Driving and Dialing Bus Drivers May Cause Accidents
Feb. 7, 2007 -- About 17,000 children are injured in school bus accidents every year, and federal officials say drivers who talk on cell phones while driving could be partly to blame.
In Prince Georges County in Maryland, a bus driver on a cell phone lost control of the wheel and 30 students ended up in the hospital.
In another accident, 8-year-old Deneik Brownlee's right forearm was severed. The bus driver was reportedly distracted by his cell phone.
After two months in the hospital, Brownlee faces more surgeries, and her mother will no longer allow her daughters to ride the bus to school.
"A bus driver shouldn't be text messaging or talking on the phone when he has the lives of young children in his hands," said Makeba Fitzgerald, whose daughter was in a bus accident. "You are jeopardizing the lives of tomorrow."
There have been other cases, too, so after a few tips from concerned mothers in North Carolina, "Good Morning America" sent its undercover team to try to catch bus drivers dialing and driving.
On bus after bus, in a four-day period, ABC News saw a total of 17 bus drivers dialing and talking on the phone.
When one driver spotted ABC News' camera, he put his phone down. Another driver did the same thing.

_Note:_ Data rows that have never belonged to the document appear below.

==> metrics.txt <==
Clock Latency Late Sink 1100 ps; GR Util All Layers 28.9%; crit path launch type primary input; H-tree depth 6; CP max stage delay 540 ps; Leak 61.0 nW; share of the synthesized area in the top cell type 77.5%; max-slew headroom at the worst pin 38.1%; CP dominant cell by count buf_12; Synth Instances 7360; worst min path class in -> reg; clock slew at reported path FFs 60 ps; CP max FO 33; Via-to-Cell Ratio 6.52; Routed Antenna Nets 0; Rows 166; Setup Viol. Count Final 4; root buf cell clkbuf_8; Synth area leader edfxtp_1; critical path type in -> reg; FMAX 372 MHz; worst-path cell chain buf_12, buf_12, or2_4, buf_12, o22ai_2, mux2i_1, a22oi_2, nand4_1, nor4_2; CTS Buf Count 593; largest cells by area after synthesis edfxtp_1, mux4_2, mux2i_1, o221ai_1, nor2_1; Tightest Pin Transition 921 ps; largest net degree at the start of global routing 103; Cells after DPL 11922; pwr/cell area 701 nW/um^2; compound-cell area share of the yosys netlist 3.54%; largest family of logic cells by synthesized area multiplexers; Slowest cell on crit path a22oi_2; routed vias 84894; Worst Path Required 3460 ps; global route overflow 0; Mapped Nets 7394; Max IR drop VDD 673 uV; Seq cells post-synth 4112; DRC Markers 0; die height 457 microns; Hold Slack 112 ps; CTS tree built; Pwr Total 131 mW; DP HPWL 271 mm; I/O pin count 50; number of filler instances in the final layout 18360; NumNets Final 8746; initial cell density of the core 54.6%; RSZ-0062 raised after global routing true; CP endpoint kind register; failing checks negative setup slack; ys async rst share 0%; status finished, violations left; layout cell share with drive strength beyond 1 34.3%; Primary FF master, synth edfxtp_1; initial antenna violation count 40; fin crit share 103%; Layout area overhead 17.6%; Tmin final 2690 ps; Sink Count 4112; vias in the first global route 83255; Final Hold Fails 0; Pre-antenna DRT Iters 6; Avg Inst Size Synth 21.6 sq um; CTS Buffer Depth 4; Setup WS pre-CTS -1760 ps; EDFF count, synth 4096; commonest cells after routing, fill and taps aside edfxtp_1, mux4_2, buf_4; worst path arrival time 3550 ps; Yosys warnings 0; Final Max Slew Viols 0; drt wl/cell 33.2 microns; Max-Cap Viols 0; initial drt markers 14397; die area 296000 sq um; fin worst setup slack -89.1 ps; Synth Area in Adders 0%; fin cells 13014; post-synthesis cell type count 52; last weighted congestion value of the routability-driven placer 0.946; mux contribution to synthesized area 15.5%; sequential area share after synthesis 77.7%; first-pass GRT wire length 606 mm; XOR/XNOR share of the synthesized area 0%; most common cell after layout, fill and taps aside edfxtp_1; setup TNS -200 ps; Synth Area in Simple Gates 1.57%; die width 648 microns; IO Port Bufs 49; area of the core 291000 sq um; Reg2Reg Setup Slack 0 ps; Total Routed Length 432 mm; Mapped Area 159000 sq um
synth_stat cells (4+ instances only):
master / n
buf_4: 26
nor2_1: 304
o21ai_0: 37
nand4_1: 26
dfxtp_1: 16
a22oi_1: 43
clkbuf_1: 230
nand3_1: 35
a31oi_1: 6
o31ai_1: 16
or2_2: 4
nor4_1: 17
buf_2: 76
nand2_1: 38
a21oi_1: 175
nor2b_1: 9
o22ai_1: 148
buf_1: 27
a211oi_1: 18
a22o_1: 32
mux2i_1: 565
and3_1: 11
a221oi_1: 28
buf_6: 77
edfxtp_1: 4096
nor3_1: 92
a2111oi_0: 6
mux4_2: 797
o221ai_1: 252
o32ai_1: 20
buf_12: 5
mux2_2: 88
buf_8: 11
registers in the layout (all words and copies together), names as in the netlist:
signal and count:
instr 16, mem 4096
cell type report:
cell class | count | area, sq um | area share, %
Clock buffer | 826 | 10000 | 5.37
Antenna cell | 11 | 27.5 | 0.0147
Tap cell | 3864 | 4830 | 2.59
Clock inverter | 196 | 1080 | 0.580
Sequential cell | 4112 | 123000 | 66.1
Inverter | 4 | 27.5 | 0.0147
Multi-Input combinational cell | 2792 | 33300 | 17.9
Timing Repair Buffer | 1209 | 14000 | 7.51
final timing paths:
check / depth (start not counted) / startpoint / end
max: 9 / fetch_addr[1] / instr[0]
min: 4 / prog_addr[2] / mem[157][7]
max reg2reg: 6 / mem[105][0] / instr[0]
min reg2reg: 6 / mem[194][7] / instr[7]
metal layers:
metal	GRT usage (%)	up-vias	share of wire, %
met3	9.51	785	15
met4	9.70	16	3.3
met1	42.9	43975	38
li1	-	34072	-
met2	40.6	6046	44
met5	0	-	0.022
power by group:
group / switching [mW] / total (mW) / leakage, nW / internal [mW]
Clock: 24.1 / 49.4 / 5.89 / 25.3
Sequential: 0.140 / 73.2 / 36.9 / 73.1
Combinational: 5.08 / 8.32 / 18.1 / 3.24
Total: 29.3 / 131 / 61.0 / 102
## config.mk

```make
export PLATFORM = sky130hd
export DESIGN_NAME = dsp_dau_flat
export DESIGN_NICKNAME = d
export VERILOG_FILES = /design/src/design/dsp_pkg.sv /design/src/design/dsp_if.sv /design/src/design/dsp_dau.sv /design/src/flat_wrapper.sv
export VERILOG_INCLUDE_DIRS = /design/src /design/src/design
export SDC_FILE = /design/constraint.sdc
export NUM_CORES = 1
export LEC_CHECK = 0
export ABC_AREA = 1
export BUFFER_PORTS_ARGS = -buffer_cell sky130_fd_sc_hd__buf_2
export CAP_MARGIN = 20
export CORE_ASPECT_RATIO = 0.5
export CORE_UTILIZATION = 50
export CTS_BUF_LIST = sky130_fd_sc_hd__clkbuf_2 sky130_fd_sc_hd__clkbuf_4 sky130_fd_sc_hd__clkbuf_8
export DETAILED_ROUTE_END_ITERATION = 10
export PLACE_DENSITY = 0.65
export SLEW_MARGIN = 20
export SYNTH_ARGS = -nofsm -noshare
export SYNTH_HDL_FRONTEND = slang
export SYNTH_SLANG_ARGS = --single-unit
```

## constraint.sdc

```tcl
create_clock -name clk -period 10.8 [get_ports clk]
set_input_delay 1.62 -clock clk [delete_from_list [all_inputs] [get_ports clk]]
set_output_delay 1.62 -clock clk [all_outputs]
set_load 0.01 [all_outputs]
```
--- src/design/dsp_settings.svh ---
// Field layout of the instruction assumes 16-bit words, 8-bit addresses and four pointers
`ifndef DSP_SETTINGS_SVH
`define DSP_SETTINGS_SVH

// Data and instruction word
`define DSP_WORD_W 16

// Accumulator with guard bits
`define DSP_ACC_W 36

// Program and data memory address widths
`define DSP_ROM_AW 8
`define DSP_RAM_AW 8

// RAM pointer registers r0..r3
`define DSP_NPTR 4

`endif

--- src/design/dsp_pkg.sv ---
// Opcode values are fixed by the program encoding; codes 13 to 15 decode as no-ops
`include "dsp_settings.svh"

package dsp_pkg;

    typedef logic [`DSP_WORD_W-1:0] word_t;
    typedef logic signed [`DSP_ACC_W-1:0] acc_t;

    typedef enum logic [3:0] {
        op_nop  = 4'd0,
        op_halt = 4'd1,
        op_ldr  = 4'd2,
        op_ldx  = 4'd3,
        op_ldy  = 4'd4,
        op_rdy  = 4'd5,
        op_wra  = 4'd6,
        op_mac  = 4'd7,
        op_clr  = 4'd8,
        op_outl = 4'd9,
        op_outh = 4'd10,
        op_inp  = 4'd11,
        op_goto = 4'd12
    } opcode_e;

    // Opcode in the top nibble, operand field below
    typedef struct packed {
        opcode_e     opcode;
        logic [11:0] field;
    } instr_t;

    typedef enum logic [1:0] {
        st_idle,
        st_fetch,
        st_exec,
        st_halt
    } seq_state_e;

    typedef enum logic [2:0] {
        dau_none,
        dau_ldx,
        dau_ldy_imm,
        dau_ldy_ram,
        dau_ldy_pin,
        dau_mac,
        dau_clr
    } dau_op_e;

endpackage

--- src/design/dsp_if.sv ---
// All commands are single-cycle strobes that the receiver always accepts, no handshake
`include "dsp_settings.svh"


// Parallel port strobes
interface pio_if import dsp_pkg::*; ();
    logic  out_stb;
    logic  out_high;
    logic  in_stb;
    word_t pin_word;

    modport ctrl (output out_stb, out_high, in_stb);
    modport pio  (input out_stb, out_high, in_stb, output pin_word);
endinterface

--- src/design/dsp_pio.sv ---
// Only a0 bits 31..0 reach the port; pids_n follows the decode without a register
`include "dsp_settings.svh"

module dsp_pio import dsp_pkg::*; (
    input  logic  clk,
    input  logic  rst_n,
    pio_if.pio    pio,
    input  acc_t  a0,
    input  word_t pbus_in,
    output word_t pbus_out,
    output logic  pods_n,
    output logic  pids_n
);

    // Output word and one-cycle strobe
    always_ff @(posedge clk) begin
        if (!rst_n) begin
            pbus_out <= '0;
            pods_n   <= 1'b1;
        end else begin
            pods_n <= !pio.out_stb;
            if (pio.out_stb) begin
                pbus_out <= pio.out_high ? a0[2*`DSP_WORD_W-1:`DSP_WORD_W]
                                         : a0[`DSP_WORD_W-1:0];
            end
        end
    end

    // Input strobe low for the exec cycle, DAU samples at its end
    assign pids_n       = !pio.in_stb;
    assign pio.pin_word = pbus_in;

endmodule

--- src/flat_wrapper.sv ---
// flat-port wrapper written by rule: the top's interface ports become plain ports
module dsp_pio_flat import dsp_pkg::*;
  (clk, rst_n, a0, pbus_in, pbus_out, pods_n, pids_n, pio_out_stb, pio_out_high, pio_in_stb, pio_pin_word);
  pio_if pio_i ();
  input  logic clk;
  input  logic rst_n;
  input  acc_t a0;
  input  word_t pbus_in;
  output word_t pbus_out;
  output logic pods_n;
  output logic pids_n;
  input wire logic [$bits(pio_i.out_stb)-1:0] pio_out_stb;
  input wire logic [$bits(pio_i.out_high)-1:0] pio_out_high;
  input wire logic [$bits(pio_i.in_stb)-1:0] pio_in_stb;
  output wire logic [$bits(pio_i.pin_word)-1:0] pio_pin_word;
  assign pio_i.out_stb = pio_out_stb;
  assign pio_i.out_high = pio_out_high;
  assign pio_i.in_stb = pio_in_stb;
  assign pio_pin_word = pio_i.pin_word;
  dsp_pio u_core (.clk(clk), .rst_n(rst_n), .pio(pio_i), .a0(a0), .pbus_in(pbus_in), .pbus_out(pbus_out), .pods_n(pods_n), .pids_n(pids_n));
endmodule
--- config.mk ---
export PLATFORM = sky130hd
export DESIGN_NAME = dsp_pio_flat
export DESIGN_NICKNAME = d
export VERILOG_FILES = /design/src/design/dsp_pkg.sv /design/src/design/dsp_if.sv /design/src/design/dsp_pio.sv /design/src/flat_wrapper.sv
export VERILOG_INCLUDE_DIRS = /design/src /design/src/design
export SDC_FILE = /design/constraint.sdc
export NUM_CORES = 1
export LEC_CHECK = 0
export ABC_AREA = 1
export BUFFER_PORTS_ARGS = -buffer_cell sky130_fd_sc_hd__clkbuf_2
export CAP_MARGIN = 5
export CORE_UTILIZATION = 36
export CTS_BUF_LIST = sky130_fd_sc_hd__clkbuf_8
export DETAILED_ROUTE_END_ITERATION = 12
export PLACE_DENSITY = 0.8
export SYNTH_ARGS = -nofsm -noshare
export SYNTH_HDL_FRONTEND = slang
export SYNTH_SLANG_ARGS = --single-unit
--- constraint.sdc ---
create_clock -name clk -period 1 [get_ports clk]
set_input_delay 0.05 -clock clk [delete_from_list [all_inputs] [get_ports clk]]
set_output_delay 0.05 -clock clk [all_outputs]
set_load 0.05 [all_outputs]
==> summary.md, run 1 <==
- highest-delay cell along the critical path: sky130_fd_sc_hd__dfxtp_1
- maximum root-to-sink buffer count: 2
- post-CTS setup buffer count: 0
- number of design-rule violations left by the first detailed-router iteration: 8
- Unique masters post-synth: 9
- via count of the first global-routing pass: 702
- Total Die Area: 2880 um2
- clock buffer count from CTS: 3
- Layout fillers: 271
- initial antenna violation count: 0
- global-route wire length before repair: 2880 um
- Worst Max-Slew Pin Slew: 0.286 ns
- data arrival time of the critical path: 0.86 ns
- Site Rows: 18
- clock latency of the later-clocked register in the worst-skew pair: 0.24 ns
- net count reported at finish: 249
- final hold slack: 0.0970 ns
- global route overflow: 0
- highest layer used for signal routing: met4
- cell count after synthesis: 154
- internal power: 1.15 mW
- maximum clock rate: 1100 MHz
- final cell count without fillers: 221
- post-route setup slack: 0.0906 ns
- cell taking the most area after synthesis: sky130_fd_sc_hd__dfxtp_1
- Req. time, crit path: 0.95 ns
- Hold Path Cell Cnt: 5
- synthesis-to-layout area growth: 22.9%
- run status: complete, no violations
- first-pass iteration count of the detailed router: 4
- Hold Crit Start: a0[18]
- Placed Cells: 217
- count of pins over their slew limit: 0
- register share of total power: 0.440
- total half-perimeter wirelength after legalization and detailed placement: 1340 um
- Util after Layout: 0.472
- remaining antenna violation count: 0
- sum of internal, switching and leakage power: 1.70 mW
- list of cells traversed by the critical path: clkbuf_2
- Critical R2R Launch: u_core.pbus_out[7]
- setup_tns: 0 ns
- Register-to-Register Setup Slack: 0.36 ns
- ratio of cells with drive above 1 in the final layout: 0.309
- hold-fix buffers at CTS: 0
- Register-to-Register Path Depth: 2
- share of power burned in combinational logic: 0.276
- post-layout minimum cycle time: 0.909 ns
- DR vias/cell: 4.17
- portion of the clock cycle consumed by the worst path in the final layout: 0.909
- part of the Yosys area used for sequential elements: 0.354
- WP buf/inv: 1
- P per Cell Area: 1440 nW/um2
- overall global routing resource usage: 0.137
- register clock-pin slew on the reported worst setup and hold paths: 0.06 ns
- Placement Cell Area: 1140 um2
- number of levels in the clock H-tree: 1
- Root Driver: sky130_fd_sc_hd__clkbuf_8
- top cell family by delay on the critical path: flip-flops
- Placeable Area: 2500 um2
- clock group share of total power: 0.284
- launching element type of the critical path: flop
- Max Cap Viol: 0
- DRC: 0
- leak pwr: 0.709 nW
- Layout Cell Area excl Fill: 1180 um2
- placer's final routability congestion estimate: 0.672
- Detail Route met3 WL: 139 um
- final-report hold violation count: 0
- post-synthesis instance area: 961 um2
- RSZ-0062 raised after global routing: false
- switching fraction of total power: 0.324
- Antenna diodes: 0
- buffers added on ports: 54
- final count of negative-setup-slack endpoints: 0
- largest cells by area after synthesis: sky130_fd_sc_hd__dfxtp_1 (35%), sky130_fd_sc_hd__nor2_1 (19%), sky130_fd_sc_hd__buf_4 (14%)
- largest voltage drop on the vdd net: 704 uV
- area fraction of the dominant cell type after synthesis: 0.354
- setup clock skew after layout: 0 ns
- Hold EP: u_core.pbus_out[2]
- sort of element at the end of the critical path: output pin
- critical path startpoint: u_core.pbus_out[15]
- net switching component of the power: 0.551 mW
- die height: 53.7 um
- Routed wire per std cell: 8.23 um
- clk sink count: 17
- Yosys warning total: 0
- kind of critical path: reg -> out
- worst slack after detailed placement: 0.222 ns
- overall routed net length: 1820 um
- Resized Gates After CTS: 0
- Met2 Routed Length: 810 um
- Avg Cell Area, Syn: 6.24 um2
- reg2reg end: u_core.pbus_out[7]
- starting utilization of the core area: 0.384
- Yosys reg bits: 17
- TritonCTS clock tree: built
- total nets after synthesis: 211
- worst hold-check path type: in -> reg
- maximum number of pins on one net before global-route repair: 34
- vias post-DR: 921
- slew margin rel.: 0.810
- number of top-level pins: 91
- worst stage delay on the critical path: 0.34 ns
- total routed wire length on the met1 layer: 859 um
- largest fanout on the critical path: 2
- Die Width: 53.7 um
-- logic make-up after synthesis --
family / count (synthesis) / share of synthesized area
AO/OA/AOI/OAI: 16 / 0.0833
buffers and inverters: 40 / 0.246
flip-flops: 17 / 0.354
AND/OR/NAND/NOR: 81 / 0.316
-- state kept, by name, indices dropped and copies added (netlist names) --
name,cells
u_core.pbus_out,16
u_core.pods_n,1
-- synthesized netlist by cell type --
| library cell | count |
|---|---|
| sky130_fd_sc_hd__buf_2 | 3 |
| sky130_fd_sc_hd__buf_4 | 18 |
| sky130_fd_sc_hd__buf_6 | 2 |
| sky130_fd_sc_hd__dfxtp_1 | 17 |
| sky130_fd_sc_hd__inv_1 | 17 |
| sky130_fd_sc_hd__nand2_1 | 33 |
| sky130_fd_sc_hd__nor2_1 | 48 |
| sky130_fd_sc_hd__o21ai_0 | 14 |
| sky130_fd_sc_hd__o21ai_1 | 2 |
-- per-layer routing --
layer	up-vias	track usage
met5	-	0
met4	0	0.0789
met3	2	0.0395
met2	39	0.216
met1	369	0.163
li1	511	-
-- placed cells by master (no fill, tap or decap), drive strengths merged --
cell type / n
nor2: 48
dfxtp: 17
o21ai: 16
buf: 2
nand2: 33
clkbuf: 57
inv: 18
-- power groups by stage --
stage | Combinational [mW] | Clock (mW) | Sequential (mW)
finish | 0.470 | 0.483 | 0.748
global route | 0.519 | 0.544 | 0.754
CTS | 0.474 | 0.510 | 0.748
floorplan | 0.331 | 0 | 0.932
detailed placement | 0.474 | 0 | 0.763
global placement | 0.468 | 0 | 0.763
-- area by class of cell --
cell class              instances  area (um2)  share of cell area
clock inverters                 1        3.75             0.00318
flip-flops and latches         17         340               0.288
well taps                      30        37.5              0.0318
inverters                      17        63.8              0.0540
clock buffers                   3        41.3              0.0350
multi-input cells              97         384               0.325
repair buffers                 56         310               0.263
-- worst max path at each step --
stage	endpoint	slack, ns	cells past startpoint
2_1_floorplan	u_core.pbus_out[12]	0.08	2
3_3_place_gp	u_core.pbus_out[7]	0.23	6
3_5_place_dp	u_core.pbus_out[6]	0.22	5
4_1_cts	pbus_out[12]	0.08	1
5_1_grt	pbus_out[10]	0.05	1
6_report	pbus_out[15]	0.09	1
No activity file was read; power rests on OpenSTA's default activity.
==> run 2: changes to the inputs <==
--- a/constraint.sdc
+++ b/constraint.sdc
@@ -3,2 +3,2 @@
 set_output_delay 0.05 -clock clk [all_outputs]
-set_load 0.05 [all_outputs]
+set_load 0.1 [all_outputs]
==> summary.md, run 2 (synthesized netlist as in run 1, its figures left out) <==
- buffers added on ports: 54, unchanged
- largest registers: u_core.pbus_out: 16 flops, u_core.pods_n: 1 flops
- number of top-level pins: 91, unchanged
- list of cells traversed by the critical path: buf_12
- internal power: 1.31 mW, +14%
- final count of negative-setup-slack endpoints: 0, unchanged
- share of power burned in combinational logic: 0.391, +0.115
- global-route wire length before repair: 3220 um, +11%
- Total Die Area: 2880 um2, unchanged
- most frequent standard cell in the layout excluding fill and tap cells: sky130_fd_sc_hd__nor2_1
- sort of element at the end of the critical path: output pin
- slew margin rel.: 0.802, -0.00822
- register share of total power: 0.377, -0.063
- Req. time, crit path: 0.95 ns, about the same
- net count reported at finish: 249, unchanged
- max reg flops: 16, unchanged
- count of pins over their slew limit: 0, unchanged
- global route overflow: 0, unchanged
- Max Cap Viol: 0, unchanged
- clk sink count: 17, unchanged
- maximum clock rate: 1200 MHz, +9.0%
- Site Rows: 18, unchanged
- number of levels in the clock H-tree: 1, unchanged
- run status: complete, no violations
- DRC: 0, unchanged
- starting utilization of the core area: 0.384, unchanged
- largest voltage drop on the vdd net: 976 uV, +39%
- RSZ-0062 raised after global routing: false
- placer's final routability congestion estimate: 0.621, -7.5%
- WP buf/inv: 1, unchanged
- DR vias/cell: 4.31, +3.5%
- kind of critical path: reg -> out
- initial antenna violation count: 0, unchanged
- Routed wire per std cell: 9.38 um, +14%
- TritonCTS clock tree: built
- final-report hold violation count: 0, unchanged
- remaining antenna violation count: 0, unchanged
- Placement Cell Area: 1410 um2, +24%
- largest fanout on the critical path: 1, -1
- Resized Gates After CTS: 0, unchanged
- worst stage delay on the critical path: 0.35 ns, about the same
- total half-perimeter wirelength after legalization and detailed placement: 1550 um, +16%
- synthesis-to-layout area growth: 51.8%
- hold-fix buffers at CTS: 0, unchanged
- maximum number of pins on one net before global-route repair: 34, unchanged
- clock buffer count from CTS: 3, unchanged
- top register by number of flip-flops: u_core.pbus_out
- portion of the clock cycle consumed by the worst path in the final layout: 0.834, -0.0753
- data arrival time of the critical path: 0.78 ns, -0.08 ns
- net switching component of the power: 0.774 mW, +40%
- overall routed net length: 2070 um, +14%
- Root Driver: sky130_fd_sc_hd__clkbuf_8
- clock latency of the later-clocked register in the worst-skew pair: 0.24 ns, about the same
- most frequent cells in the layout: sky130_fd_sc_hd__nor2_1 (48), sky130_fd_sc_hd__clkbuf_2 (36), sky130_fd_sc_hd__nand2_1 (33), sky130_fd_sc_hd__buf_12 (19), sky130_fd_sc_hd__inv_1 (18)
- Layout Cell Area excl Fill: 1460 um2, +24%
- highest-delay cell along the critical path: sky130_fd_sc_hd__dfxtp_1
- Worst Max-Slew Pin Slew: 0.297 ns, +0.0111 ns
- number of design-rule violations left by the first detailed-router iteration: 7, -1
- sum of internal, switching and leakage power: 2.09 mW, +23%
- Placeable Area: 2500 um2, unchanged
- clock group share of total power: 0.232, -0.052
- register clock-pin slew on the reported worst setup and hold paths: 0.06 ns, about the same
- ratio of cells with drive above 1 in the final layout: 0.393, +0.0838
- launching element type of the critical path: flop
- maximum root-to-sink buffer count: 2, unchanged
- overall global routing resource usage: 0.155, +0.0181
- vias post-DR: 953, +3.5%
- post-CTS setup buffer count: 0, unchanged
- Die Width: 53.7 um, unchanged
- switching fraction of total power: 0.371, +0.0469
- via count of the first global-routing pass: 814, +16%
- Antenna diodes: 0, unchanged
- setup_tns: 0 ns, unchanged
- die height: 53.7 um, unchanged
- worst hold-check path type: in -> reg
- post-layout minimum cycle time: 0.834 ns, -0.0753 ns
- final hold slack: 0.0958 ns, -0.00128 ns
- first-pass iteration count of the detailed router: 4, unchanged
- P per Cell Area: 1430 nW/um2, -0.68%
- top cell family by delay on the critical path: flip-flops
- setup clock skew after layout: 0 ns, unchanged
- leak pwr: 0.788 nW, +11%
==> run 2: cell types whose count changed in the layout (fill, tap and decap cells not counted) <==
cell and change:
sky130_fd_sc_hd__clkbuf_2 -18, sky130_fd_sc_hd__buf_12 +17, sky130_fd_sc_hd__dfxtp_1 -16, sky130_fd_sc_hd__dfxtp_2 +16
sky130_fd_sc_hd__buf_4 +1
==> run 2: area by class of cell <==
type                            instances  area, um2
Inverter                               17       63.8
Clock buffer                            3       41.3
Fill cell                             238       1040
Clock inverter                          1       3.75
Sequential cell                        17        360
Multi-Input combinational cell         97        384
Tap cell                               30       37.5
Timing Repair Buffer                   56        568
==> run 2: metrics by stage <==
stage	std cells	util	worst slack, ns
floorplan	154	-	0.0335
global placement	217	0.566	0.335
detailed placement	217	0.566	0.293
CTS	221	0.584	0.147
global route	221	0.584	0.127
finish	221	0.584	0.166
==> run 2: final timing paths <==
kind                            slack (ns)                   to                from  cells after the start
worst max-delay path                  0.17               pods_n       u_core.pods_n                      1
worst min-delay path                   0.1  u_core.pbus_out[13]              a0[29]                      5
worst min register to register        0.52   u_core.pbus_out[1]  u_core.pbus_out[1]                      2
worst max register to register        0.33   u_core.pbus_out[7]  u_core.pbus_out[7]                      2
==> run 2: per-layer routing <==
metal / share of wire / GRT usage / vias to the layer above
li1: - / - / 514
met1: 0.38 / 0.143 / 404
met2: 0.53 / 0.298 / 31
met3: 0.074 / 0.0706 / 4
met4: 0.010 / 0.0439 / 0
met5: 0 / 0 / -
==> run 2: power by group through the flow <==
stage | Combinational [mW] | Clock (mW) | Sequential, mW
after floorplan | 0.469 | 0 | 1.13
after detailed placement | 0.822 | 0 | 0.803
after CTS | 0.823 | 0.514 | 0.788
final | 0.817 | 0.484 | 0.787
after global placement | 0.812 | 0 | 0.798
after global routing | 0.867 | 0.545 | 0.790
--- src/hdl/switch_pipeline.sv ---
`timescale 1ns/1ns

module switch_pipeline import switch_pkg::*; #(
    parameter int    BUF_DEPTH   = 2,
    parameter int    OUT_CREDITS = 2,
    parameter off_t  S0_KEY_OFF  = 3'd0,
    parameter off_t  S0_SET_OFF  = 3'd4,
    parameter byte_t S0_MISS_VAL = 8'hee,
    parameter off_t  S1_KEY_OFF  = 3'd4,
    parameter off_t  S1_SET_OFF  = 3'd5,
    parameter byte_t S1_MISS_VAL = 8'hdd
) (
    input  logic      clk,
    input  logic      rst_i,
    // header input
    input  logic      in_valid_i,
    input  hdr_t      in_hdr_i,
    output logic      in_credit_o,
    // header output
    output logic      out_valid_o,
    output hdr_t      out_hdr_o,
    input  logic      out_credit_i,
    // table configuration
    input  logic      cfg_wr_i,
    input  stage_id_t cfg_stage_i,
    input  tbl_idx_t  cfg_idx_i,
    input  byte_t     cfg_key_i,
    input  byte_t     cfg_val_i
);

    tbl_cfg_if cfg_bus ();

    assign cfg_bus.cfg_wr    = cfg_wr_i;
    assign cfg_bus.cfg_stage = cfg_stage_i;
    assign cfg_bus.cfg_idx   = cfg_idx_i;
    assign cfg_bus.cfg_key   = cfg_key_i;
    assign cfg_bus.cfg_val   = cfg_val_i;

    logic buf0_head_valid;
    hdr_t buf0_head_hdr;
    logic s0_pop;
    logic s0_out_valid;
    hdr_t s0_out_hdr;
    logic buf1_credit;
    logic buf1_head_valid;
    hdr_t buf1_head_hdr;
    logic s1_pop;

    // input -> buffer 0 -> stage 0
    hdr_buffer #(.DEPTH(BUF_DEPTH)) buf0_i (
        .clk(clk), .rst_i(rst_i),
        .push_valid_i(in_valid_i), .push_hdr_i(in_hdr_i), .push_credit_o(in_credit_o),
        .head_valid_o(buf0_head_valid), .head_hdr_o(buf0_head_hdr), .pop_i(s0_pop)
    );

    match_action_stage #(
        .STAGE_ID(stage_id_t'(0)), .KEY_OFF(S0_KEY_OFF), .SET_OFF(S0_SET_OFF),
        .MISS_VAL(S0_MISS_VAL), .CREDITS(BUF_DEPTH)
    ) stage0_i (
        .clk(clk), .rst_i(rst_i), .cfg(cfg_bus.slave),
        .head_valid_i(buf0_head_valid), .head_hdr_i(buf0_head_hdr), .pop_o(s0_pop),
        .out_valid_o(s0_out_valid), .out_hdr_o(s0_out_hdr), .out_credit_i(buf1_credit)
    );

    // stage 0 -> buffer 1 -> stage 1 -> output
    hdr_buffer #(.DEPTH(BUF_DEPTH)) buf1_i (
        .clk(clk), .rst_i(rst_i),
        .push_valid_i(s0_out_valid), .push_hdr_i(s0_out_hdr), .push_credit_o(buf1_credit),
        .head_valid_o(buf1_head_valid), .head_hdr_o(buf1_head_hdr), .pop_i(s1_pop)
    );

    match_action_stage #(
        .STAGE_ID(stage_id_t'(1)), .KEY_OFF(S1_KEY_OFF), .SET_OFF(S1_SET_OFF),
        .MISS_VAL(S1_MISS_VAL), .CREDITS(OUT_CREDITS)
    ) stage1_i (
        .clk(clk), .rst_i(rst_i), .cfg(cfg_bus.slave),
        .head_valid_i(buf1_head_valid), .head_hdr_i(buf1_head_hdr), .pop_o(s1_pop),
        .out_valid_o(out_valid_o), .out_hdr_o(out_hdr_o), .out_credit_i(out_credit_i)
    );

endmodule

The federal government said school bus drivers should never talk on their cell phone while driving. They should pull over if they need to make a call.
"Cell phones and bus drivers shouldn't be mixing," said Jonathan Adkins of the Governors Highway Safety Association. "Every state should pass a law to ban bus drivers from operating a cell phone while passengers are in the bus."
Only 11 states and the District of Columbia have such a law.
Most mothers that ABC News spoke to agreed that bus drivers have their hands full without talking on the phone and should focus on the task at hand.